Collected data
Segment Open
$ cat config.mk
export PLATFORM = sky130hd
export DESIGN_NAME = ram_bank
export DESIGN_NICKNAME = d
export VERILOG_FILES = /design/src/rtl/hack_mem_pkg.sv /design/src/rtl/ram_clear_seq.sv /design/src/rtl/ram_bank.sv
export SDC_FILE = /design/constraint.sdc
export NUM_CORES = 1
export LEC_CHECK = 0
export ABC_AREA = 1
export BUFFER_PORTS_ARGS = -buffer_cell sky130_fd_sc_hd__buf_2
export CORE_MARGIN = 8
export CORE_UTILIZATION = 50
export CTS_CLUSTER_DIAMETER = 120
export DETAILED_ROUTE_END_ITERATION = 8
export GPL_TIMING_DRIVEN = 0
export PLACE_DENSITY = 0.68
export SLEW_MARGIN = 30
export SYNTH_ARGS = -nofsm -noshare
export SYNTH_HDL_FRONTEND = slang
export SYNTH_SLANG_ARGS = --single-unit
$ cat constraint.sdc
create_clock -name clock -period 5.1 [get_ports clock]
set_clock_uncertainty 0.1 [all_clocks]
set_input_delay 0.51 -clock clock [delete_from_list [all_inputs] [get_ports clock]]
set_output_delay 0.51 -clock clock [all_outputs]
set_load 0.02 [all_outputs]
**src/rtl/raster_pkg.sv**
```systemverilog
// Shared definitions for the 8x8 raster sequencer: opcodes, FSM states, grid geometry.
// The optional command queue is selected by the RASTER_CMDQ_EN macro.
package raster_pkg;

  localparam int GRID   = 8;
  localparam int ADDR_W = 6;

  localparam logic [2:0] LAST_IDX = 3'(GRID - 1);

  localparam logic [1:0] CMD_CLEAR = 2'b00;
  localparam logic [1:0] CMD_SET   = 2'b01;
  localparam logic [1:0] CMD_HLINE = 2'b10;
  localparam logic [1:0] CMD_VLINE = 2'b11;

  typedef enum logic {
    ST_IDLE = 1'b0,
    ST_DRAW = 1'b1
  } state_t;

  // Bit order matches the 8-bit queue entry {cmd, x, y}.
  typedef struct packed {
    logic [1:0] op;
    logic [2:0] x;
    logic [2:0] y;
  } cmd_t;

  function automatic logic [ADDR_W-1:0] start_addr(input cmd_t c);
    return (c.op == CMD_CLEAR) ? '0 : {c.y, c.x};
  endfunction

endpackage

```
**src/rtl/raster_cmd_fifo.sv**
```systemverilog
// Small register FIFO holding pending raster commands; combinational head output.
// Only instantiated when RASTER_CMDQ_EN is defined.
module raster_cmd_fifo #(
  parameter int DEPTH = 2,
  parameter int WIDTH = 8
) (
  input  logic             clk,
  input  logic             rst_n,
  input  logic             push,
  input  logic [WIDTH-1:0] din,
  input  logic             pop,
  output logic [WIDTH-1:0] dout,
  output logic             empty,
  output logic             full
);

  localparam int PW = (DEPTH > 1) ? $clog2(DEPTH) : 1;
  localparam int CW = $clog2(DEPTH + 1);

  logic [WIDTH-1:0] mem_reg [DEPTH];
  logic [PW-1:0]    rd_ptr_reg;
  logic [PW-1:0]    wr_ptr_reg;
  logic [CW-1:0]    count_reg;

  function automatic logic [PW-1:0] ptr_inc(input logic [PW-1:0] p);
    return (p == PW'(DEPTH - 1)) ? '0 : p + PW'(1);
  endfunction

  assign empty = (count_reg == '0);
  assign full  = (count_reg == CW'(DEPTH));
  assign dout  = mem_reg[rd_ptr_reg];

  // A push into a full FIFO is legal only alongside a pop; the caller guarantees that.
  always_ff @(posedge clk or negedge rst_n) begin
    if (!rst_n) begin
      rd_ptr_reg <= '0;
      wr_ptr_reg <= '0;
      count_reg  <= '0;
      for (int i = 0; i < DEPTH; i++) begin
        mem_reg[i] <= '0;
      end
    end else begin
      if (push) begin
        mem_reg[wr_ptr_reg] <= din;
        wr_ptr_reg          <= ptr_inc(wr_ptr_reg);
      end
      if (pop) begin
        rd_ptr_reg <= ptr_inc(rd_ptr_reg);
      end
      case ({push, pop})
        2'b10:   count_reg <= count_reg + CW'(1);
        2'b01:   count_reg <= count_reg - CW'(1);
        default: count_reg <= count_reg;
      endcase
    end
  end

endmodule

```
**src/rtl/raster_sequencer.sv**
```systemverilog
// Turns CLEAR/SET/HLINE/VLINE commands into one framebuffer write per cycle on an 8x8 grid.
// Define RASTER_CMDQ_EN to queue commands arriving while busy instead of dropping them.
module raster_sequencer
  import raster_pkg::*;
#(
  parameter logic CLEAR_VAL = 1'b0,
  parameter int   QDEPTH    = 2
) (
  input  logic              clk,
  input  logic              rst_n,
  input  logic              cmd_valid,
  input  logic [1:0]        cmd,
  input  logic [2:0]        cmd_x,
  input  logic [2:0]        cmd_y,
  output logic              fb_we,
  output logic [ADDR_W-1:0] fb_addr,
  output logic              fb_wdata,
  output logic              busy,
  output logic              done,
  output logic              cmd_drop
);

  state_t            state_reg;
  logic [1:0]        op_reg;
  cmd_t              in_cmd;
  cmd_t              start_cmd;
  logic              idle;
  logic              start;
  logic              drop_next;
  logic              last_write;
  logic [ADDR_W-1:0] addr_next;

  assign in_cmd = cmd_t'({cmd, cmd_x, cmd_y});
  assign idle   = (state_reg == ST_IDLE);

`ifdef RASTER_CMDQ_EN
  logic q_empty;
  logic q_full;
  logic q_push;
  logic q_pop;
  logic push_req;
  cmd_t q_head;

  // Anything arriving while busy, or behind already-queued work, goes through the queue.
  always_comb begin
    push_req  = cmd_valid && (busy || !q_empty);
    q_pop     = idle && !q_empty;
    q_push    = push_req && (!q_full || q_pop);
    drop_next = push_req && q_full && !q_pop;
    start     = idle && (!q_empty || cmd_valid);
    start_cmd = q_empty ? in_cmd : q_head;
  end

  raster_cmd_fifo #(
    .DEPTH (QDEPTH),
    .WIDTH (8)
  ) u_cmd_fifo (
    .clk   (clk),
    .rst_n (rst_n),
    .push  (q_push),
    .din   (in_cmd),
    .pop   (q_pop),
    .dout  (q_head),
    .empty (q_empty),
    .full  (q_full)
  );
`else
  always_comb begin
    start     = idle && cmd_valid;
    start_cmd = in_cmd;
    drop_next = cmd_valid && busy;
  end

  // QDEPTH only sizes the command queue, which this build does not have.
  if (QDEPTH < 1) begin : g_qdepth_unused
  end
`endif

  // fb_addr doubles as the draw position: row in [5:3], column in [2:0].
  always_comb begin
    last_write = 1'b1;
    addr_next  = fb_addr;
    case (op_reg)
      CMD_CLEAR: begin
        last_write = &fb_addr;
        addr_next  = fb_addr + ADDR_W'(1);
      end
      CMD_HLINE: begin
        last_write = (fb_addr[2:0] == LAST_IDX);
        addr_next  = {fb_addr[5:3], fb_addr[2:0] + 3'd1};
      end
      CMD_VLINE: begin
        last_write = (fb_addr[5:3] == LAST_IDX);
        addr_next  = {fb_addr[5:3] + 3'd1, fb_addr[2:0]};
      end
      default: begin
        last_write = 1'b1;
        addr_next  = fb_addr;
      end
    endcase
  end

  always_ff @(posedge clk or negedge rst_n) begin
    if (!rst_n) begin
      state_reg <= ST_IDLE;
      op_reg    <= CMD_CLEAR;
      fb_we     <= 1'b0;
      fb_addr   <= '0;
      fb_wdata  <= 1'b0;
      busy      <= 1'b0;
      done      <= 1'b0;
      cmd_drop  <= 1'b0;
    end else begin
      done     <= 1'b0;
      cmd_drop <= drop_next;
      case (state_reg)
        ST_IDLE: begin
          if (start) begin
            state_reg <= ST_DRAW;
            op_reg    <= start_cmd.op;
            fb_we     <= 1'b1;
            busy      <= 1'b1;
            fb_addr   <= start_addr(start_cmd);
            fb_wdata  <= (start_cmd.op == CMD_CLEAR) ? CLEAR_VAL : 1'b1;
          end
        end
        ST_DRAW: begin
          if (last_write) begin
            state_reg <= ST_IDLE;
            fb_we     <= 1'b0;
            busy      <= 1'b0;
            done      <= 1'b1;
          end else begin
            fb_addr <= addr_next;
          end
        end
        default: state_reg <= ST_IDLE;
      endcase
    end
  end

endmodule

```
Segment Closed
Segment Open
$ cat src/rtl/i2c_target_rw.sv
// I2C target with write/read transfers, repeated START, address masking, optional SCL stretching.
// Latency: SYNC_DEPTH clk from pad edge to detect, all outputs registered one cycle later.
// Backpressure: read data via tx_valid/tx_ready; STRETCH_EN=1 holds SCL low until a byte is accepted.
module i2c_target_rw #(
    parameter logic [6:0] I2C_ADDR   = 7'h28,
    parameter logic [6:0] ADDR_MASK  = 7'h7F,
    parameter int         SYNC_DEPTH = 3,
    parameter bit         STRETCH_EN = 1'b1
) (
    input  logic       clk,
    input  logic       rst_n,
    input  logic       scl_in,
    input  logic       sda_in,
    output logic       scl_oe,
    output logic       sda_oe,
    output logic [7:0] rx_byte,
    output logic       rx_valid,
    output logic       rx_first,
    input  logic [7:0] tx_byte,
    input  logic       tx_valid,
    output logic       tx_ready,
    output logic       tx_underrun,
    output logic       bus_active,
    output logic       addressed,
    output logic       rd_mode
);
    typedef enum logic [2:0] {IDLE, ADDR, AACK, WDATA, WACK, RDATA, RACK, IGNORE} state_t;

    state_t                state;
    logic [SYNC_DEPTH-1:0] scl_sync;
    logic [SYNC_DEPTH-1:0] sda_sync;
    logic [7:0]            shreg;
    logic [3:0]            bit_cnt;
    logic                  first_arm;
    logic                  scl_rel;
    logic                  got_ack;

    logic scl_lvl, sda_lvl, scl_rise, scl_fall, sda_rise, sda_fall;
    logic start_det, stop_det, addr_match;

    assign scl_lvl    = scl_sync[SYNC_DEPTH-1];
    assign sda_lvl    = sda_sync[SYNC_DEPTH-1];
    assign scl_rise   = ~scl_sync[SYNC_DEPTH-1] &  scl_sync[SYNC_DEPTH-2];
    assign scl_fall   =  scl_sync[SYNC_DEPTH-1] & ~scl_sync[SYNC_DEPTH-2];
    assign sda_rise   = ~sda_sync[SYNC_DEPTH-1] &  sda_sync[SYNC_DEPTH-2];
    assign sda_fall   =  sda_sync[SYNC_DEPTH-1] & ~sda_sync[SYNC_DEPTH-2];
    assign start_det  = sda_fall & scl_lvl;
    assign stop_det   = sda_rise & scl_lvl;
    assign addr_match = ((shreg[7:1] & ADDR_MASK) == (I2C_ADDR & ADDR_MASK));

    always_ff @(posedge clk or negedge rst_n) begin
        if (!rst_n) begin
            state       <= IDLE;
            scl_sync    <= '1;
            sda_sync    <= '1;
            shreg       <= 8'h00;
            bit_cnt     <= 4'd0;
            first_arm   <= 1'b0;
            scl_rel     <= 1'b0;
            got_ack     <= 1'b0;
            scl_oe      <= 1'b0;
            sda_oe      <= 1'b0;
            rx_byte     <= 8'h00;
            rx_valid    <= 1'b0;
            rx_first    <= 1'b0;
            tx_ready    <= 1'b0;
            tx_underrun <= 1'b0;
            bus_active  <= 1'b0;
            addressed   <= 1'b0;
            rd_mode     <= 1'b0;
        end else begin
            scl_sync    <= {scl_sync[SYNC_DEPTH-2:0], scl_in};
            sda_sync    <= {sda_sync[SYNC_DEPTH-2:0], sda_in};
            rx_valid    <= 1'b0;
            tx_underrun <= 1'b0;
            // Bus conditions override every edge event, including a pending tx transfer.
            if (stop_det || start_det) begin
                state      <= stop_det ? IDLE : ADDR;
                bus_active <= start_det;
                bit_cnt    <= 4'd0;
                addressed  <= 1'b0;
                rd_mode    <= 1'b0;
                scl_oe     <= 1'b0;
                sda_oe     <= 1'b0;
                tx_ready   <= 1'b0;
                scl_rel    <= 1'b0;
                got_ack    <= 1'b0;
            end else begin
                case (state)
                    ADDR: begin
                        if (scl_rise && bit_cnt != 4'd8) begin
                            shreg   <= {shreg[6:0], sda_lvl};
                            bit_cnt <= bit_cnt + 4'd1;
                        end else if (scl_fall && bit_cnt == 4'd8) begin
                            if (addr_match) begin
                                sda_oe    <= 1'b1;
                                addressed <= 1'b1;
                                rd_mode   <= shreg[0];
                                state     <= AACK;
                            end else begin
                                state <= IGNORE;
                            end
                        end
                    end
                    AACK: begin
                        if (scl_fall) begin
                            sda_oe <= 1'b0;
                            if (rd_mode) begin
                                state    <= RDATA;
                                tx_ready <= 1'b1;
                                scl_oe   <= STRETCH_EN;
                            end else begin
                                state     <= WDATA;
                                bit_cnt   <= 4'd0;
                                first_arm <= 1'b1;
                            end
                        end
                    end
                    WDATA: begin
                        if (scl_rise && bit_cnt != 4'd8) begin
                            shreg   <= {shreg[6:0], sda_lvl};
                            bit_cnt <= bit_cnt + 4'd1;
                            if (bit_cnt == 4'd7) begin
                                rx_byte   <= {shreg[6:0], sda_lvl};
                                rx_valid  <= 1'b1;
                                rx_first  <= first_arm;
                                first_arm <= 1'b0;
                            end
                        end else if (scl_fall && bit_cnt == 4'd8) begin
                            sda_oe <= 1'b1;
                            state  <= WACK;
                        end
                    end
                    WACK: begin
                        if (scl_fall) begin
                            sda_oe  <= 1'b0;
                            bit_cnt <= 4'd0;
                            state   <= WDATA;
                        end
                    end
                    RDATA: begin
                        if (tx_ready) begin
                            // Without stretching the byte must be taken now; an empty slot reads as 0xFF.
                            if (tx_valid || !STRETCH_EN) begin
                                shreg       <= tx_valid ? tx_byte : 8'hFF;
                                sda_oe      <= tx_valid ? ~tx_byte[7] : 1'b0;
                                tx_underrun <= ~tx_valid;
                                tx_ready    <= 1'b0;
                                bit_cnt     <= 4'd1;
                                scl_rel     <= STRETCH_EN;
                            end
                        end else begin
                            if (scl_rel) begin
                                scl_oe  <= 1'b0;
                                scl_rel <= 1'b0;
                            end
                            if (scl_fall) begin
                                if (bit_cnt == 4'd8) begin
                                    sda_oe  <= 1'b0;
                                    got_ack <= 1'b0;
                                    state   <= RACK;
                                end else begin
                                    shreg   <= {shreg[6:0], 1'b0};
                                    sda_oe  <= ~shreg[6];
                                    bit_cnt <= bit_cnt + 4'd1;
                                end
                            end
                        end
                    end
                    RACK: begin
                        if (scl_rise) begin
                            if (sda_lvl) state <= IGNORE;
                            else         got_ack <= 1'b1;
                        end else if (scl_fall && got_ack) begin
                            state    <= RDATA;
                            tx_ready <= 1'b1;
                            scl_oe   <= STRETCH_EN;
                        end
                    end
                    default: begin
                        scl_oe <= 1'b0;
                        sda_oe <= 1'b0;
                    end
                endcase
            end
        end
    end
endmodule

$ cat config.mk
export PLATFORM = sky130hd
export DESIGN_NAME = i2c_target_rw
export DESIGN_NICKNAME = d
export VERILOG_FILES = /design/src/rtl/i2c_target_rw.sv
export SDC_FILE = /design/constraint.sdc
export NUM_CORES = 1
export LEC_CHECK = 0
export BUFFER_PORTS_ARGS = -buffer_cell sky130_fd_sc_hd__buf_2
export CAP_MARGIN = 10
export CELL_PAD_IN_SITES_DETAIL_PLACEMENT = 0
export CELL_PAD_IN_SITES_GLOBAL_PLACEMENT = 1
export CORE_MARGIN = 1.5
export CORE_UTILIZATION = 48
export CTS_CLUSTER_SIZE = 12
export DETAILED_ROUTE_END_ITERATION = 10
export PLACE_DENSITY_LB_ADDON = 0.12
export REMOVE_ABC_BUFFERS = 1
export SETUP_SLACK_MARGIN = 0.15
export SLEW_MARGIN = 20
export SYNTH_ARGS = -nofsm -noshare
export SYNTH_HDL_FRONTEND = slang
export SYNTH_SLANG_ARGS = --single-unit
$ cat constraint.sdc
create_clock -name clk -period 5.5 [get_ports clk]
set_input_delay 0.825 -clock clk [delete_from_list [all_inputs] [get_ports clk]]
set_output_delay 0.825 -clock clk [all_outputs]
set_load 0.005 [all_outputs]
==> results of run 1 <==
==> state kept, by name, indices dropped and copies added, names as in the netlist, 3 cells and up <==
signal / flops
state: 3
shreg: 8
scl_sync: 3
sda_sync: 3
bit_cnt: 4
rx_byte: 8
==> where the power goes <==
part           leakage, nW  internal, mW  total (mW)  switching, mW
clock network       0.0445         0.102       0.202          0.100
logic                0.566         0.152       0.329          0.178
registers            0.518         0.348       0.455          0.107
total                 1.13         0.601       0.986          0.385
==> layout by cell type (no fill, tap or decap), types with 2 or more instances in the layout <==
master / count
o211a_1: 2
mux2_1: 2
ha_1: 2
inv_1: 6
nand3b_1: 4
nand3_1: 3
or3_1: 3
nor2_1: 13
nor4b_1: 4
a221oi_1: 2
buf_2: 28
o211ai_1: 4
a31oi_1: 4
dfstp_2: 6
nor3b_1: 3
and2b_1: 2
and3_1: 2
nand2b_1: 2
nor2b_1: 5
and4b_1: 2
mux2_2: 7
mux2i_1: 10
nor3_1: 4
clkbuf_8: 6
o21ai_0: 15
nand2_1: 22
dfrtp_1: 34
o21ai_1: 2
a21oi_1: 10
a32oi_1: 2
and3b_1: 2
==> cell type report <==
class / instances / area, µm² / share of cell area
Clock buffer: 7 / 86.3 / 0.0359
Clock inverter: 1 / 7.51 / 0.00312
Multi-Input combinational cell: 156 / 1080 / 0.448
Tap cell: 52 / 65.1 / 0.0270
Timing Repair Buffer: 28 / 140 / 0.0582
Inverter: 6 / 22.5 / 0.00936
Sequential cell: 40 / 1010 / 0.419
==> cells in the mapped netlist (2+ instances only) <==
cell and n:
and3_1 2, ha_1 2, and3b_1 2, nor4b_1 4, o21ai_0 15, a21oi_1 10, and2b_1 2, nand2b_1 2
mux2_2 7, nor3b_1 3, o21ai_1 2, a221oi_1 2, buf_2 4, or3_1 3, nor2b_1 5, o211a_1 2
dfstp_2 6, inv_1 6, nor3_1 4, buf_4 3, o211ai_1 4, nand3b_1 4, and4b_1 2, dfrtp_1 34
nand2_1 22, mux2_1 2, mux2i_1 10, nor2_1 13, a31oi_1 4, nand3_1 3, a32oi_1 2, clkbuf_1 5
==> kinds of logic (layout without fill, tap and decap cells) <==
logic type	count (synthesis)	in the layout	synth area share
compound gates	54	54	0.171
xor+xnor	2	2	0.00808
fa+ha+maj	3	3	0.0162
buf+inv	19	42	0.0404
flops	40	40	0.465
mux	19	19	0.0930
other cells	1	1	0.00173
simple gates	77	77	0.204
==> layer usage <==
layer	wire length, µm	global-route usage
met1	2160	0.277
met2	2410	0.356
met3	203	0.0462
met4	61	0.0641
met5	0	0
Segment Closed
Filter the records above down to the lines that hold the string "layout".

__Response for this exercise__.
==> layout by cell type (no fill, tap or decap), types with 2 or more instances in the layout <==
==> kinds of logic (layout without fill, tap and decap cells) <==
logic type	count (synthesis)	in the layout	synth area share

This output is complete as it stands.